*Data extract*.
▬▬▬▬▬▬▬▬▬▬
--- src/rtl/keybank_pkg.sv ---
// Shared types, default sizes and the beat-width helper for the key bank.
// The ZERO state exists only when KEYBANK_ZEROIZE_EN is defined.
package keybank_pkg;

    localparam int DATA_WIDTH_DEF = 128;
    localparam int ADDR_WIDTH_DEF = 4;
    localparam int BEATS_DEF      = 2;

`ifdef KEYBANK_ZEROIZE_EN
    typedef enum logic [1:0] {
        ST_IDLE = 2'd0,
        ST_READ = 2'd1,
        ST_DONE = 2'd2,
        ST_ZERO = 2'd3
    } state_e;
`else
    typedef enum logic [1:0] {
        ST_IDLE = 2'd0,
        ST_READ = 2'd1,
        ST_DONE = 2'd2
    } state_e;
`endif

    function automatic int beat_bits(input int beats);
        int b;
        b = 0;
        for (int i = 0; i < 31; i++) begin
            if ((1 << i) < beats) b = i + 1;
        end
        return b;
    endfunction

endpackage
**src/rtl/rca8_seq_ctrl_if.sv**
```systemverilog
// Request/response bundle between the execute stage and the byte-serial
// add/subtract sequencer. The controller side is the slave modport.
interface rca8_seq_ctrl_if #(
    parameter int NBYTES = 4
);
    localparam int W = 8 * NBYTES;

    logic         start_valid;
    logic         start_ready;
    logic [W-1:0] op_a;
    logic [W-1:0] op_b;
    logic         sub;
    logic [W-1:0] result;
    logic         res_cout;
    logic         res_ovf;
    logic         res_zero;
    logic         res_valid;
    logic         res_ready;
    logic         busy;

    modport master (
        output start_valid, op_a, op_b, sub, res_ready,
        input  start_ready, result, res_cout, res_ovf, res_zero, res_valid, busy
    );

    modport slave (
        input  start_valid, op_a, op_b, sub, res_ready,
        output start_ready, result, res_cout, res_ovf, res_zero, res_valid, busy
    );
endinterface

```
**src/rtl/rca8_seq_ctrl.sv**
```systemverilog
// Byte-serial multi-byte add/subtract controller. One external 8-bit adder
// is reused for NBYTES cycles, least-significant byte first; subtraction is
// done as A + ~B + 1 with the +1 entering as the initial carry.
module rca8_seq_ctrl #(
    parameter int NBYTES = 4
) (
    input  logic              clk,
    input  logic              rst_n,
    rca8_seq_ctrl_if.slave    bus,
    output logic [7:0]        add_a,
    output logic [7:0]        add_b,
    output logic              add_cin,
    input  logic [7:0]        add_sum,
    input  logic              add_cout
);
    localparam int W    = 8 * NBYTES;
    localparam int IDXW = (NBYTES > 1) ? $clog2(NBYTES) : 1;
    localparam logic [IDXW-1:0] LAST = IDXW'(NBYTES - 1);

    typedef enum logic [1:0] {IDLE, RUN, DONE} state_t;

    state_t          state_q, state_d;
    logic [W-1:0]    opa_q, opb_q;
    logic [W-1:0]    result_q, result_d;
    logic            carry_q;
    logic [IDXW-1:0] idx_q;
    logic            cout_q, ovf_q, zero_q;
    logic            accept, last;

    // Signed overflow: operands agree in sign but the sum does not.
    // b_msb is the already-inverted operand when subtracting.
    function automatic logic signed_ovf(input logic a_msb, input logic b_msb,
                                        input logic s_msb);
        return (a_msb == b_msb) && (s_msb != a_msb);
    endfunction

    // Next-state decode, adder drive and merge of the current sum byte.
    always_comb begin
        state_d  = state_q;
        add_a    = '0;
        add_b    = '0;
        add_cin  = 1'b0;
        accept   = 1'b0;
        last     = 1'b0;
        result_d = result_q;
        case (state_q)
            IDLE: begin
                if (bus.start_valid) begin
                    accept  = 1'b1;
                    state_d = RUN;
                end
            end
            RUN: begin
                add_a                = opa_q[8*idx_q +: 8];
                add_b                = opb_q[8*idx_q +: 8];
                add_cin              = carry_q;
                result_d[8*idx_q +: 8] = add_sum;
                if (idx_q == LAST) begin
                    last    = 1'b1;
                    state_d = DONE;
                end
            end
            DONE: begin
                if (bus.res_ready) state_d = IDLE;
            end
            default: state_d = IDLE;
        endcase
    end

    // State register; reset aborts any operation in flight.
    always_ff @(posedge clk or negedge rst_n) begin
        if (!rst_n) state_q <= IDLE;
        else        state_q <= state_d;
    end

    // Byte index, result assembly and flags captured on the final byte.
    always_ff @(posedge clk or negedge rst_n) begin
        if (!rst_n) begin
            idx_q    <= '0;
            result_q <= '0;
            cout_q   <= 1'b0;
            ovf_q    <= 1'b0;
            zero_q   <= 1'b0;
        end else if (accept) begin
            idx_q    <= '0;
            result_q <= '0;
        end else if (state_q == RUN) begin
            idx_q    <= idx_q + IDXW'(1);
            result_q <= result_d;
            if (last) begin
                cout_q <= add_cout;
                ovf_q  <= signed_ovf(opa_q[W-1], opb_q[W-1], add_sum[7]);
                zero_q <= (result_d == '0);
            end
        end
    end

    // Operand and inter-byte carry registers; only meaningful while RUN.
    always_ff @(posedge clk) begin
        if (accept) begin
            opa_q   <= bus.op_a;
            opb_q   <= bus.sub ? ~bus.op_b : bus.op_b;
            carry_q <= bus.sub;
        end else if (state_q == RUN) begin
            carry_q <= add_cout;
        end
    end

    assign bus.start_ready = rst_n && (state_q == IDLE);
    assign bus.res_valid   = (state_q == DONE);
    assign bus.busy        = (state_q != IDLE);
    assign bus.result      = result_q;
    assign bus.res_cout    = cout_q;
    assign bus.res_ovf     = ovf_q;
    assign bus.res_zero    = zero_q;
endmodule

```
**src/flat_wrapper.sv**
```systemverilog
// flat-port wrapper written by rule: the top's interface ports become plain ports
module rca8_seq_ctrl_flat 
#(
    parameter int NBYTES = 4
)
  (clk, rst_n, add_a, add_b, add_cin, add_sum, add_cout, bus_start_valid, bus_op_a, bus_op_b, bus_sub, bus_res_ready, bus_start_ready, bus_result, bus_res_cout, bus_res_ovf, bus_res_zero, bus_res_valid, bus_busy);
  rca8_seq_ctrl_if #(.NBYTES(NBYTES)) bus_i ();
  input  logic clk;
  input  logic rst_n;
  output logic [7:0] add_a;
  output logic [7:0] add_b;
  output logic add_cin;
  input  logic [7:0] add_sum;
  input  logic add_cout;
  input wire logic [$bits(bus_i.start_valid)-1:0] bus_start_valid;
  input wire logic [$bits(bus_i.op_a)-1:0] bus_op_a;
  input wire logic [$bits(bus_i.op_b)-1:0] bus_op_b;
  input wire logic [$bits(bus_i.sub)-1:0] bus_sub;
  input wire logic [$bits(bus_i.res_ready)-1:0] bus_res_ready;
  output wire logic [$bits(bus_i.start_ready)-1:0] bus_start_ready;
  output wire logic [$bits(bus_i.result)-1:0] bus_result;
  output wire logic [$bits(bus_i.res_cout)-1:0] bus_res_cout;
  output wire logic [$bits(bus_i.res_ovf)-1:0] bus_res_ovf;
  output wire logic [$bits(bus_i.res_zero)-1:0] bus_res_zero;
  output wire logic [$bits(bus_i.res_valid)-1:0] bus_res_valid;
  output wire logic [$bits(bus_i.busy)-1:0] bus_busy;
  assign bus_i.start_valid = bus_start_valid;
  assign bus_i.op_a = bus_op_a;
  assign bus_i.op_b = bus_op_b;
  assign bus_i.sub = bus_sub;
  assign bus_i.res_ready = bus_res_ready;
  assign bus_start_ready = bus_i.start_ready;
  assign bus_result = bus_i.result;
  assign bus_res_cout = bus_i.res_cout;
  assign bus_res_ovf = bus_i.res_ovf;
  assign bus_res_zero = bus_i.res_zero;
  assign bus_res_valid = bus_i.res_valid;
  assign bus_busy = bus_i.busy;
  rca8_seq_ctrl #(.NBYTES(NBYTES)) u_core (.clk(clk), .rst_n(rst_n), .bus(bus_i), .add_a(add_a), .add_b(add_b), .add_cin(add_cin), .add_sum(add_sum), .add_cout(add_cout));
endmodule
```
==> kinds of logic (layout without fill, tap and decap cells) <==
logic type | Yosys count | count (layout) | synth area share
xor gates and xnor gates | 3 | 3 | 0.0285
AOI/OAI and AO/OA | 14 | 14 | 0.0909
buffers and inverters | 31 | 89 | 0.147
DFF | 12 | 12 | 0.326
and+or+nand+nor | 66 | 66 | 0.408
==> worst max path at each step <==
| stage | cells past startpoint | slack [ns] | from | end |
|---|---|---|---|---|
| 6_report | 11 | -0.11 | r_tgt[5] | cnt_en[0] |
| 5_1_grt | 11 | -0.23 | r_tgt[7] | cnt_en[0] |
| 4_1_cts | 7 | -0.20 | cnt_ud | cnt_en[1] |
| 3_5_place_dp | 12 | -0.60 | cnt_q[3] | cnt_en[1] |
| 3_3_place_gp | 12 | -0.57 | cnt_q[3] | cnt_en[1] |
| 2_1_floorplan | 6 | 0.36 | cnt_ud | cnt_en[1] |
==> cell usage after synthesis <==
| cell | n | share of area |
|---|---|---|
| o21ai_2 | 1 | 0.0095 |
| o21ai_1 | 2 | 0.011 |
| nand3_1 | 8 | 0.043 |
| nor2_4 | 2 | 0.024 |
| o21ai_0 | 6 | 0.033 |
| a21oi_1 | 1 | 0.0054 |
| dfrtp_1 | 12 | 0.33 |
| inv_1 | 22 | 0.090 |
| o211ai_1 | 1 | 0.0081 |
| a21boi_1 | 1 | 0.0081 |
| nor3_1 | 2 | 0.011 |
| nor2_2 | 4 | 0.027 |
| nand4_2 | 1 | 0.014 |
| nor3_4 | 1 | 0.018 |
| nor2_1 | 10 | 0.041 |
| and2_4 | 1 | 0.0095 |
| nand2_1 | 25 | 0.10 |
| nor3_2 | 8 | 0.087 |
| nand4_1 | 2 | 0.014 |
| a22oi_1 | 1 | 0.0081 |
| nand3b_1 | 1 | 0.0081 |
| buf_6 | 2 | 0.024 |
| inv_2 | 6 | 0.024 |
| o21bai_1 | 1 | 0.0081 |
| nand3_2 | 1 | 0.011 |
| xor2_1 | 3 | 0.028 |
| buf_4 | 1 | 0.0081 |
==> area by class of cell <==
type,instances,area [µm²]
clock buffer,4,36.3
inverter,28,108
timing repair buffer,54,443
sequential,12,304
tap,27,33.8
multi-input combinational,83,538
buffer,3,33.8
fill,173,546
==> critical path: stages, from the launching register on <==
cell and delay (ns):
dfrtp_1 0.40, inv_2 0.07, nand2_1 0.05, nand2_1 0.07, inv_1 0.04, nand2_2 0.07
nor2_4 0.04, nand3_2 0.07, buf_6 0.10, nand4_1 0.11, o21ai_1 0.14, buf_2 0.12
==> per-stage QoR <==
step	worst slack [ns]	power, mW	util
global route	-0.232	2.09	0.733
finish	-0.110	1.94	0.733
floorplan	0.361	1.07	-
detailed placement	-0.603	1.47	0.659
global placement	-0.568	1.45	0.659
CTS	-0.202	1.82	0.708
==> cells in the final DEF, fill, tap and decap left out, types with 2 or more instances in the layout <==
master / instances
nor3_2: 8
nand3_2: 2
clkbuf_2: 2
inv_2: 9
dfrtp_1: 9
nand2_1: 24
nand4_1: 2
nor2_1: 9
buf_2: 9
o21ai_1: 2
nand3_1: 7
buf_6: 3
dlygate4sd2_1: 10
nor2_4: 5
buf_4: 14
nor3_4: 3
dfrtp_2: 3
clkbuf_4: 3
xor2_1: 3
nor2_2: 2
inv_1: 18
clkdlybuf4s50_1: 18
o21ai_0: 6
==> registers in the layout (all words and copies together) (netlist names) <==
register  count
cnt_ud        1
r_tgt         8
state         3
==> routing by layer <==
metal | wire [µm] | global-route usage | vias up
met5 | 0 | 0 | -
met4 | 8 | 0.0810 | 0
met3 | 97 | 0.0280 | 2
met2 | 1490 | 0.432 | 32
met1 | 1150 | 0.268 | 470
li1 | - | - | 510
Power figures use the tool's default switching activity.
<file path="config.mk">
export PLATFORM = sky130hd
export DESIGN_NAME = seg7_scan_ctrl
export DESIGN_NICKNAME = d
export VERILOG_FILES = /design/src/rtl/seg7_pkg.sv /design/src/rtl/seg7_hex_decode.sv /design/src/rtl/seg7_scan_ctrl.sv
export SDC_FILE = /design/constraint.sdc
export NUM_CORES = 1
export LEC_CHECK = 0
export ABC_AREA = 1
export BUFFER_PORTS_ARGS = -buffer_cell sky130_fd_sc_hd__buf_2
export CAP_MARGIN = 25
export CELL_PAD_IN_SITES_DETAIL_PLACEMENT = 1
export CELL_PAD_IN_SITES_GLOBAL_PLACEMENT = 1
export CORE_ASPECT_RATIO = 0.75
export CORE_MARGIN = 2
export CORE_UTILIZATION = 40
export DETAILED_ROUTE_END_ITERATION = 7
export GPL_ROUTABILITY_DRIVEN = 0
export PLACE_DENSITY_LB_ADDON = 0.08
export SLEW_MARGIN = 20
export SYNTH_ARGS = -nofsm -noshare
export SYNTH_HDL_FRONTEND = slang
export SYNTH_SLANG_ARGS = --single-unit
</file>
<file path="constraint.sdc">
create_clock -name clk -period 7.2 [get_ports clk]
set_input_delay 1.08 -clock clk [delete_from_list [all_inputs] [get_ports clk]]
set_output_delay 1.08 -clock clk [all_outputs]
set_load 0.02 [all_outputs]
</file>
▬▬▬▬▬▬▬▬▬▬
Above is a listing; print exactly its lines from the one with "kinds of logic" through the one with "DFF | 12 | 12 | 0.326", and no other lines.

==> kinds of logic (layout without fill, tap and decap cells) <==
logic type | Yosys count | count (layout) | synth area share
xor gates and xnor gates | 3 | 3 | 0.0285
AOI/OAI and AO/OA | 14 | 14 | 0.0909
buffers and inverters | 31 | 89 | 0.147
DFF | 12 | 12 | 0.326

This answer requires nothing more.